Polska wieś potrzebuje głębokiej restrukturyzacji, wszechstronnego wsparcia i docenienia
przez całe społeczeństwo – powiedział na Jasnej Górze abp Stanisław Gądecki. Wiceprzewodniczący
episkopatu celebrował Mszę stanowiącą główny punkt ogólnopolskich dożynek. W tradycyjnym
święcie dziękczynienia za plony udział wzięło ponad 50 tys. rolników. Obecni byli
przedstawiciele prezydenta, rządu i parlamentu RP.
Abp Gądecki przypomniał
w kazaniu, że bieda w Polsce jest przede wszystkim biedą na wsi, a ta wynika m.in.

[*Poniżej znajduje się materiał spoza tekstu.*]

$ cat config.mk
export PLATFORM = sky130hd
export DESIGN_NAME = regwrite_arbiter
export DESIGN_NICKNAME = d
export VERILOG_FILES = /design/src/rtl/regwrite_arbiter.sv
export SDC_FILE = /design/constraint.sdc
export NUM_CORES = 1
export LEC_CHECK = 0
export ABC_CLOCK_PERIOD_IN_PS = 4200
export CAP_MARGIN = 20
export CORE_ASPECT_RATIO = 1.25
export CORE_MARGIN = 2
export CORE_UTILIZATION = 40
export CTS_CLUSTER_SIZE = 14
export DETAILED_ROUTE_END_ITERATION = 16
export HOLD_SLACK_MARGIN = 0.03
export PLACE_DENSITY = 0.77
export SLEW_MARGIN = 0
export SYNTH_ARGS = -nofsm -noshare
export SYNTH_HDL_FRONTEND = slang
export SYNTH_SLANG_ARGS = --single-unit
$ cat constraint.sdc
create_clock -name Clk -period 4.2 [get_ports Clk]
set_clock_uncertainty 0.1 [all_clocks]
set_input_delay 1.26 -clock Clk [delete_from_list [all_inputs] [get_ports Clk]]
set_output_delay 1.26 -clock Clk [all_outputs]
set_load 0.03 [all_outputs]
$ cat src/rtl/regwrite_arbiter.sv
// Register-file write-port arbiter: merges pipeline writeback with a 2-entry
// MDU write queue, with a starvation counter that stalls WB to drain the queue.
module regwrite_arbiter #(
    parameter int unsigned STARVE_LIMIT = 4,
    parameter int unsigned QDEPTH       = 2
) (
    input  logic        Clk,
    input  logic        Reset,
    input  logic        WbRegWrite,
    input  logic [4:0]  WbWriteReg,
    input  logic [31:0] WbWriteData,
    input  logic        MduValid,
    input  logic [4:0]  MduWriteReg,
    input  logic [31:0] MduWriteData,
    output logic        MduReady,
    input  logic [4:0]  ReadReg1,
    input  logic [4:0]  ReadReg2,
    output logic        PendHit1,
    output logic        PendHit2,
    output logic        Stall,
    output logic        RegWrite,
    output logic [4:0]  WriteReg,
    output logic [31:0] WriteData
);

    localparam int unsigned REG_W    = 5;
    localparam int unsigned DATA_W   = 32;
    localparam int unsigned CNT_W    = 2;
    localparam int unsigned STARVE_W = 4;

    typedef struct packed {
        logic [REG_W-1:0]  reg_addr;
        logic [DATA_W-1:0] data;
    } wr_entry_t;

    // Queue storage: q_head is the oldest entry, q_tail the second
    wr_entry_t           q_head;
    wr_entry_t           q_tail;
    logic [CNT_W-1:0]    q_count;
    logic [STARVE_W-1:0] starve_cnt;

    wr_entry_t           q_head_next;
    wr_entry_t           q_tail_next;
    logic [CNT_W-1:0]    q_count_next;
    logic [STARVE_W-1:0] starve_cnt_next;

    logic wb_valid;
    logic q_nonempty;
    logic grant_q;
    logic grant_wb;
    logic push;
    wr_entry_t mdu_entry;

    assign wb_valid   = WbRegWrite && (WbWriteReg != REG_W'(0));
    assign q_nonempty = (q_count != CNT_W'(0));
    assign Stall      = (starve_cnt == STARVE_W'(STARVE_LIMIT));
    assign MduReady   = !Reset && (32'(q_count) < QDEPTH);

    // Stall forces the head through; otherwise WB wins over a waiting entry
    assign grant_q  = q_nonempty && (Stall || !wb_valid);
    assign grant_wb = !Stall && wb_valid;

    // Writes to $0 complete the handshake but never occupy a slot
    assign push      = MduValid && MduReady && (MduWriteReg != REG_W'(0));
    assign mdu_entry = '{reg_addr: MduWriteReg, data: MduWriteData};

    // Queue next state: pop shifts tail to head, push lands in first free slot
    always_comb begin
        q_head_next  = q_head;
        q_tail_next  = q_tail;
        q_count_next = q_count;
        if (grant_q) begin
            q_head_next  = q_tail;
            q_count_next = q_count - CNT_W'(1);
        end
        if (push) begin
            if (q_count_next == CNT_W'(0)) begin
                q_head_next = mdu_entry;
            end else begin
                q_tail_next = mdu_entry;
            end
            q_count_next = q_count_next + CNT_W'(1);
        end
    end

    // Starvation counter: counts lost cycles of the current head, saturating
    always_comb begin
        starve_cnt_next = starve_cnt;
        if (!q_nonempty || grant_q) begin
            starve_cnt_next = '0;
        end else if (starve_cnt != STARVE_W'(STARVE_LIMIT)) begin
            starve_cnt_next = starve_cnt + STARVE_W'(1);
        end
    end

    always_ff @(posedge Clk) begin
        if (Reset) begin
            q_head     <= '0;
            q_tail     <= '0;
            q_count    <= '0;
            starve_cnt <= '0;
        end else begin
            q_head     <= q_head_next;
            q_tail     <= q_tail_next;
            q_count    <= q_count_next;
            starve_cnt <= starve_cnt_next;
        end
    end

    // Registered write port; reg/data hold their last value when idle
    always_ff @(posedge Clk) begin
        if (Reset) begin
            RegWrite  <= 1'b0;
            WriteReg  <= '0;
            WriteData <= '0;
        end else if (grant_q) begin
            RegWrite  <= 1'b1;
            WriteReg  <= q_head.reg_addr;
            WriteData <= q_head.data;
        end else if (grant_wb) begin
            RegWrite  <= 1'b1;
            WriteReg  <= WbWriteReg;
            WriteData <= WbWriteData;
        end else begin
            RegWrite  <= 1'b0;
        end
    end

    // Pending-write lookup over live queue slots and the port in flight
    always_comb begin
        PendHit1 = 1'b0;
        PendHit2 = 1'b0;
        if (!Reset) begin
            PendHit1 = (ReadReg1 != REG_W'(0)) &&
                       ((q_nonempty && (q_head.reg_addr == ReadReg1)) ||
                        ((q_count == CNT_W'(2)) && (q_tail.reg_addr == ReadReg1)) ||
                        (RegWrite && (WriteReg == ReadReg1)));
            PendHit2 = (ReadReg2 != REG_W'(0)) &&
                       ((q_nonempty && (q_head.reg_addr == ReadReg2)) ||
                        ((q_count == CNT_W'(2)) && (q_tail.reg_addr == ReadReg2)) ||
                        (RegWrite && (WriteReg == ReadReg2)));
        end
    end

endmodule

==> results.sh, run 1 <==
export IMPL_status="completed"
export IMPL_vias_per_cell=5.54
export IMPL_gp_congestion=0.757
export IMPL_seq_area_frac_synth_pct=42.4
export IMPL_maxCapViolations=0
export IMPL_tightest_slew_ps=859
export IMPL_layout_drive_gt1_share_pct=9.72
export IMPL_syn_num_nets=740
export IMPL_slew_violations=0
export IMPL_drt_pass1_iterations=5
export IMPL_post_cts_buffers=0
export IMPL_synthFlopType="dfxtp_1"
export IMPL_diodes=0
export IMPL_initial_core_util_pct=40.7
export IMPL_hp_class="flop to flop"
export IMPL_grtUsageTotal_pct=20.9
export IMPL_placed_cells=915
export IMPL_post_dp_hpwl_mm=9.83
export IMPL_ctsRootBufferMaster="clkbuf_16"
export IMPL_grt_max_degree=75
export IMPL_clock_sinks=118
export IMPL_power_density_mw_per_mm2=585
export IMPL_ys_ff_latch=118
export IMPL_final_hold_viol_count=0
export IMPL_clk_insertion_delay_late_ps=410
export IMPL_cp_start_kind="input port"
export IMPL_max_slew_margin_rel_pct=42.5
export IMPL_min_from="q_tail[9]$_SDFFE_PP0P_"
export IMPL_syn_inst=647
export IMPL_finalCritPeriodShare_pct=96.5
export IMPL_syn_avg_cell_area_sq_um=8.61
export IMPL_min_period_ps=4050
export IMPL_grt_pass1_wl_mm=24.6
export IMPL_worstSetupPathType="input port to primary output"
export IMPL_finalCoreUtilization_pct=56.8
export IMPL_r2r_slack_ps=1110
export IMPL_route_detailed_wl_per_inst_um=16.3
export IMPL_ios=130
export IMPL_fmax_mhz=247
export IMPL_core_rowCount=48
export IMPL_totalWireLength_mm=15.4
export IMPL_drtIter0Drc=279
export IMPL_clk_pin_slew_ps=50
export IMPL_crit_fanout=4
export IMPL_grt_ovfl_total=0
export IMPL_final_cells=947
export IMPL_synth_enable_flop_cells=0
export IMPL_ys_types=41
export IMPL_clk_path_buf_depth=2
export IMPL_cts_htree_levels=4
export IMPL_cp_data_required_time_ps=2840
export IMPL_final_antenna_net_count=0
export IMPL_async_reset_ff_share_pct=0
export IMPL_yosysWarnings=0
export IMPL_irDropWorstVdd_mv=0.326
export IMPL_core_region_area_sq_mm=0.0137
export IMPL_timing_rr_start="q_count[1]$_SDFF_PP0_"
export IMPL_fin_nets=852
export IMPL_critPathArrivalTime_ps=2690
export IMPL_chipWidth_um=110
export IMPL_end_kind="primary output"
export IMPL_port_buffer_count=129
export IMPL_antenna_found_initial=0
export IMPL_syn_area_sq_mm=0.00557
export IMPL_area_growth_pct=39.6
export IMPL_setup_viol=0
export IMPL_vias=5244
export IMPL_die_h_um=136
export IMPL_cts_tree="built"
export IMPL_setup_worst_path_start="ReadReg2[3]"
export IMPL_rsz0062_at_grt="no"
export IMPL_die_area_sq_mm=0.0149
export IMPL_drcViolationCount=0
export IMPL_cts_buffers=17
export IMPL_p_leak_nw=2.82
export IMPL_first_global_vias=4879
## per-stage QoR
stage	setup TNS [ps]	hold WS, ps	total power [W]	cell area [sq um]	worst slack [ps]
floorplan	0	333	0.00245	5570	162
global placement	-9.68	339	0.00296	7100	-9.68
detailed placement	-64.8	344	0.00298	7100	-56.0
CTS	-2.52	351	0.00457	7750	-2.52
global route	0	366	0.00478	7780	49.9
finish	0	349	0.00455	7780	149
## cells in the mapped netlist (3+ instances only)
| master | count | area share (%) |
|---|---|---|
| dfxtp_1 | 118 | 42 |
| nand2_1 | 112 | 7.5 |
| nor2_1 | 47 | 3.2 |
| a21oi_1 | 43 | 3.9 |
| o21ai_0 | 38 | 3.4 |
| o211ai_1 | 37 | 5.0 |
| o221ai_1 | 37 | 5.8 |
| a211oi_1 | 35 | 4.7 |
| mux2i_1 | 35 | 6.3 |
| clkbuf_1 | 29 | 2.0 |
| buf_2 | 22 | 2.0 |
| xor2_1 | 18 | 2.8 |
| xnor2_1 | 14 | 2.2 |
| inv_1 | 6 | 0.40 |
| ha_1 | 5 | 1.1 |
| nand3_1 | 5 | 0.45 |
| buf_1 | 4 | 0.27 |
| buf_4 | 4 | 0.54 |
| nor4_1 | 4 | 0.45 |
| mux2_2 | 3 | 0.61 |
| or3_1 | 3 | 0.34 |
| or4_1 | 3 | 0.40 |
## metal layers
layer  part of all wire [%]  global-route usage [%]  wire length (um)
met1                     43                    27.0              6660
met2                     50                    33.8              7640
met3                    5.2                    4.65               803
met4                    2.0                    7.59               313
met5                      0                       0                 0
## state kept, by name, indices dropped and copies added (netlist names)
register    flops
starve_cnt      4
q_tail         37
q_count         2
WriteData      32
q_head         37
WriteReg        5
RegWrite        1
## final cells by class
class                           count  area, sq um
Clock inverter                     14          224
Clock buffer                       18          429
Timing Repair Buffer              154         1560
Inverter                            6         22.5
Fill cell                        1236         5920
Sequential cell                   118         2360
Tap cell                          175          219
Multi-Input combinational cell    462         2960
## power breakdown
group | leakage [nW] | switching (W) | internal (W)
Combinational | 1.55 | 0.000848 | 0.000633
Clock | 0.303 | 0.000534 | 0.00106
Sequential | 0.967 | 0.000146 | 0.00133
## final timing paths
check | end | depth (start not counted)
max reg2reg | q_tail[24]$_SDFFE_PP0P_ | 9
min reg2reg | q_tail[9]$_SDFFE_PP0P_ | 2
min | q_tail[9]$_SDFFE_PP0P_ | 2
max | PendHit2 | 7
## critical path, cell delays in order
cell           delay (ps)
dlygate4sd2_1         300
buf_4                 160
xor2_1                140
nor4_2                260
nand3_1               110
a311oi_1              260
buf_4                 200
## cells in the final DEF, fill, tap and decap left out, types with 4 or more instances in the layout
master           synthesis  routed
dlygate4sd2_1            0       4
clkdlybuf4s50_1          0     116
mux2i_1                 35      35
ha_1                     5       4
o211ai_1                37      37
nor2_1                  47      47
nand3_1                  5       5
clkbuf_16                0      17
clkinvlp_4               0       4
o21ai_0                 38      38
a21oi_1                 43      43
o221ai_1                37      37
buf_12                   0       6
inv_1                    6       6
dfxtp_1                118     118
a211oi_1                35      35
dlymetal6s2s_1           0       6
buf_4                    4      22
xor2_1                  18      18
nand2_1                112     112
bufinv_16                0       5
xnor2_1                 14      14
## kinds of logic after synthesis
group	share of synthesized area (%)
DFF	42.4
xor gates and xnor gates	5.03
muxes	6.89
AOI/OAI and AO/OA	25.6
adders and majority gates	1.12
buffers and inverters	5.32
and+or+nand+nor	13.6
## repair_timing
action	in CTS	in global routing
setup endpoints to repair	2	2
endpoints found under the hold margin	0	0
gates resized for setup	5	8
pin swaps	3	4
hold buffers	0	0
Note: power is estimated with default switching activity, not from simulation.
==> run 2: changes to the inputs <==
--- a/config.mk
+++ b/config.mk
@@ -8,7 +8,6 @@
 export ABC_CLOCK_PERIOD_IN_PS = 4200
 export CAP_MARGIN = 20
 export CORE_ASPECT_RATIO = 1.25
-export CORE_MARGIN = 2
 export CORE_UTILIZATION = 40
 export CTS_CLUSTER_SIZE = 14
 export DETAILED_ROUTE_END_ITERATION = 16
==> run 2 against run 1 <==
  * Design area down 1.6%
  * Fmax down 1.5%
  * Utilization up 0.28 points
  * Sequential cell count unchanged
  * Count of clock-buffer cells in the layout up 3
  * Setup slack worse by 63 ps
  * Clock power down 12%
  * Register-to-register slack better by 160 ps
  * Global-route usage up 2.3 points
  * Cell count down 0.95%
  * Critical path type unchanged
  * Largest cell class unchanged
  * Highest routed layer unchanged
==> results.sh, run 2 (same netlist as run 1, synthesis figures left out) <==
export IMPL_fmax_mhz=243
export IMPL_preCtsSetupSlack_ps=-157
export IMPL_worstSetupPathType="input port to primary output"
export IMPL_cp_start_kind="input port"
export IMPL_design_area_sq_mm=0.00765
export IMPL_ctsRootBufferMaster="clkbuf_16"
export IMPL_irDropWorstVdd_mv=0.413
export IMPL_final_cell_mix="118 x dfxtp_1, 117 x clkdlybuf4s50_1, 112 x nand2_1, 47 x nor2_1, 43 x a21oi_1"
export IMPL_combPwrFrac_pct=33.8
export IMPL_finalCritPeriodShare_pct=98.0
export IMPL_critPathArrivalTime_ps=2750
export IMPL_core_region_area_sq_mm=0.0134
export IMPL_setup_worst_path_start="ReadReg2[2]"
export IMPL_port_buffer_count=129
export IMPL_core_rowCount=47
export IMPL_status="completed"
export IMPL_post_cts_buffers=0
export IMPL_first_global_vias=5450
export IMPL_min_from="q_tail[21]$_SDFFE_PP0P_"
export IMPL_diodes=0
export IMPL_layout_drive_gt1_share_pct=9.52
export IMPL_maxCapViolations=0
export IMPL_slew_violations=0
export IMPL_place_area_sq_mm=0.00704
export IMPL_power_density_mw_per_mm2=569
export IMPL_fillers=1166
export IMPL_placed_cells=908
export IMPL_final_cells=938
export IMPL_drtIter0Drc=380
export IMPL_grt_pass1_wl_mm=26.3
export IMPL_p_int_w=0.00285
export IMPL_tightest_slew_ps=759
export IMPL_setup_slack_ps=85.6
export IMPL_drt_pass1_iterations=4
export IMPL_grt_max_degree=56
export IMPL_seqCellArea_sq_mm=0.00236
export IMPL_grt_ovfl_total=0
export IMPL_vias=5454
export IMPL_timing_rr_start="q_count[1]$_SDFF_PP0_"
export IMPL_vias_per_cell=5.81
export IMPL_antenna_found_initial=0
export IMPL_chipWidth_um=108
export IMPL_min_period_ps=4110
export IMPL_p_clk_share_pct=32.1
export IMPL_power_frac_seq_pct=34.1
export IMPL_cts_tree="built"
export IMPL_crit_fanout=2
export IMPL_initial_core_util_pct=41.6
export IMPL_rsz0062_at_grt="no"
export IMPL_p_leak_nw=2.75
export IMPL_setup_viol=0
export IMPL_clk_pin_slew_ps=50
export IMPL_grtUsageTotal_pct=23.2
export IMPL_p_switching_w=0.00150
export IMPL_final_antenna_net_count=0
export IMPL_clock_sinks=118
export IMPL_gp_congestion=0.928
export IMPL_cts_htree_levels=4
export IMPL_hp_class="flop to flop"
export IMPL_area_growth_pct=37.3
export IMPL_route_detailed_wl_per_inst_um=17.4
export IMPL_drcViolationCount=0
export IMPL_die_area_sq_mm=0.0144
export IMPL_totalWireLength_mm=16.3
export IMPL_die_h_um=134
export IMPL_ios=130
export IMPL_max_slew_margin_rel_pct=49.4
export IMPL_cp_data_required_time_ps=2840
export IMPL_multi_input_area_sq_mm=0.00298
export IMPL_clk_path_buf_depth=2
export IMPL_p_sw_share_pct=34.5
export IMPL_final_hold_viol_count=0
export IMPL_cts_buffers=17
export IMPL_clk_insertion_delay_late_ps=420
export IMPL_final_common_cell="dfxtp_1"
export IMPL_end_kind="primary output"
export IMPL_reg_top3="q_head (37), q_tail (37), WriteData (32)"
export IMPL_fin_nets=849
export IMPL_post_dp_hpwl_mm=10.5
## run 2: layout make-up
type | count | share of cell area (%)
multi-input combinational | 462 | 39.0
clock inverter | 9 | 1.34
sequential | 118 | 30.9
inverter | 6 | 0.294
timing repair buffer | 151 | 19.6
tap | 171 | 2.80
clock buffer | 21 | 6.15
## run 2: path summary, 6_finish.rpt
| kind | to | slack (ps) | cells past startpoint |
|---|---|---|---|
| worst max-delay path | PendHit2 | 90 | 6 |
| worst min-delay path | q_tail[21]$_SDFFE_PP0P_ | 350 | 2 |
| worst min register to register | q_tail[21]$_SDFFE_PP0P_ | 350 | 2 |
| worst max register to register | q_head[7]$_SDFF_PP0_ | 1270 | 9 |
## run 2: power groups by stage
| stage | clock [W] | sequential (W) | combinational [W] |
|---|---|---|---|
| 3_5_place_dp | 0 | 0.00150 | 0.00146 |
| 3_3_place_gp | 0 | 0.00150 | 0.00143 |
| 6_report | 0.00140 | 0.00148 | 0.00147 |
| 5_1_grt | 0.00147 | 0.00151 | 0.00159 |
| 2_1_floorplan | 0 | 0.00154 | 0.000909 |
| 4_1_cts | 0.00141 | 0.00148 | 0.00147 |
## run 2: through the flow
step,hold slack (ps),util [%],total power (W),setup TNS [ps]
2_1_floorplan,333,-,0.00245,0
3_3_place_gp,338,52.5,0.00292,-59.4
3_5_place_dp,344,52.5,0.00296,-260
4_1_cts,351,56.8,0.00436,-34.4
5_1_grt,365,57.1,0.00457,0
6_report,350,57.1,0.00435,0
## run 2: routing by layer
layer / track usage [%] / wire length, um / vias to the layer above
li1: - / - / 2566
met4: 9.97 / 435 / 0
met3: 5.34 / 883 / 42
met2: 40.0 / 8300 / 187
met5: 0 / 0 / -
met1: 27.1 / 6680 / 2659
## run 2: timing repair
action                     in CTS  in global routing
hold buffers                    0                  0
gates resized for setup         8                  7
pin swaps                       5                  2
setup endpoints to repair       2                  2
gates cloned                    0                  0
## run 2: critical path: stages
cell and delay, ps:
clkdlybuf4s50_1 500, xnor2_1 120, nand4_1 80, or3_1 370
a311oi_2 220, buf_4 200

z nieustannego spychania rolnictwa na drugi plan: „Wiele gospodarstw wymaga modernizacji,
która zwiększyłaby wydajność stosunkowo słabych użytków rolnych. Produkcja rolna musi
być przy tym lepiej dostosowana do wymogów Wspólnotowej Polityki Rolnej i konkurencji
na jednolitym rynku europejskim. Wszystko to powinno dokonywać się przy zachowaniu
dotychczasowego etosu pracy na roli, stawiającego na pierwszym miejscu zaspokojenie
potrzeb żywnościowych kraju” – powiedział metropolita poznański.
Kaznodzieja
zauważył, że dużym problemem jest dziś niski stopień samoorganizacji rolników, brak
troski o małe gospodarstwa, słabe wykorzystywanie środków unijnych, zwłaszcza na dokształcanie
ludzi wsi, i brak pomocy w planowaniu produkcji oraz sprzedaży plonów. Przypomniał,
że zadaniem władzy różnych szczebli jest uaktywnianie i usprawnianie działalności
instytucji rolniczych i apelował o dopilnowanie, by w wyborach do nowych władz samorządowych
znaleźli się ludzie, którzy należycie doceniają potrzeby edukacyjne wsi.
Tradycyjnie
podczas dożynek poświęcone zostały wieńce, a rolnicy złożyli w darze płody ziemi.
Odbyły się Europejskie Dni Kultury Ludowej i Krajowa Wystawa Rolnicza.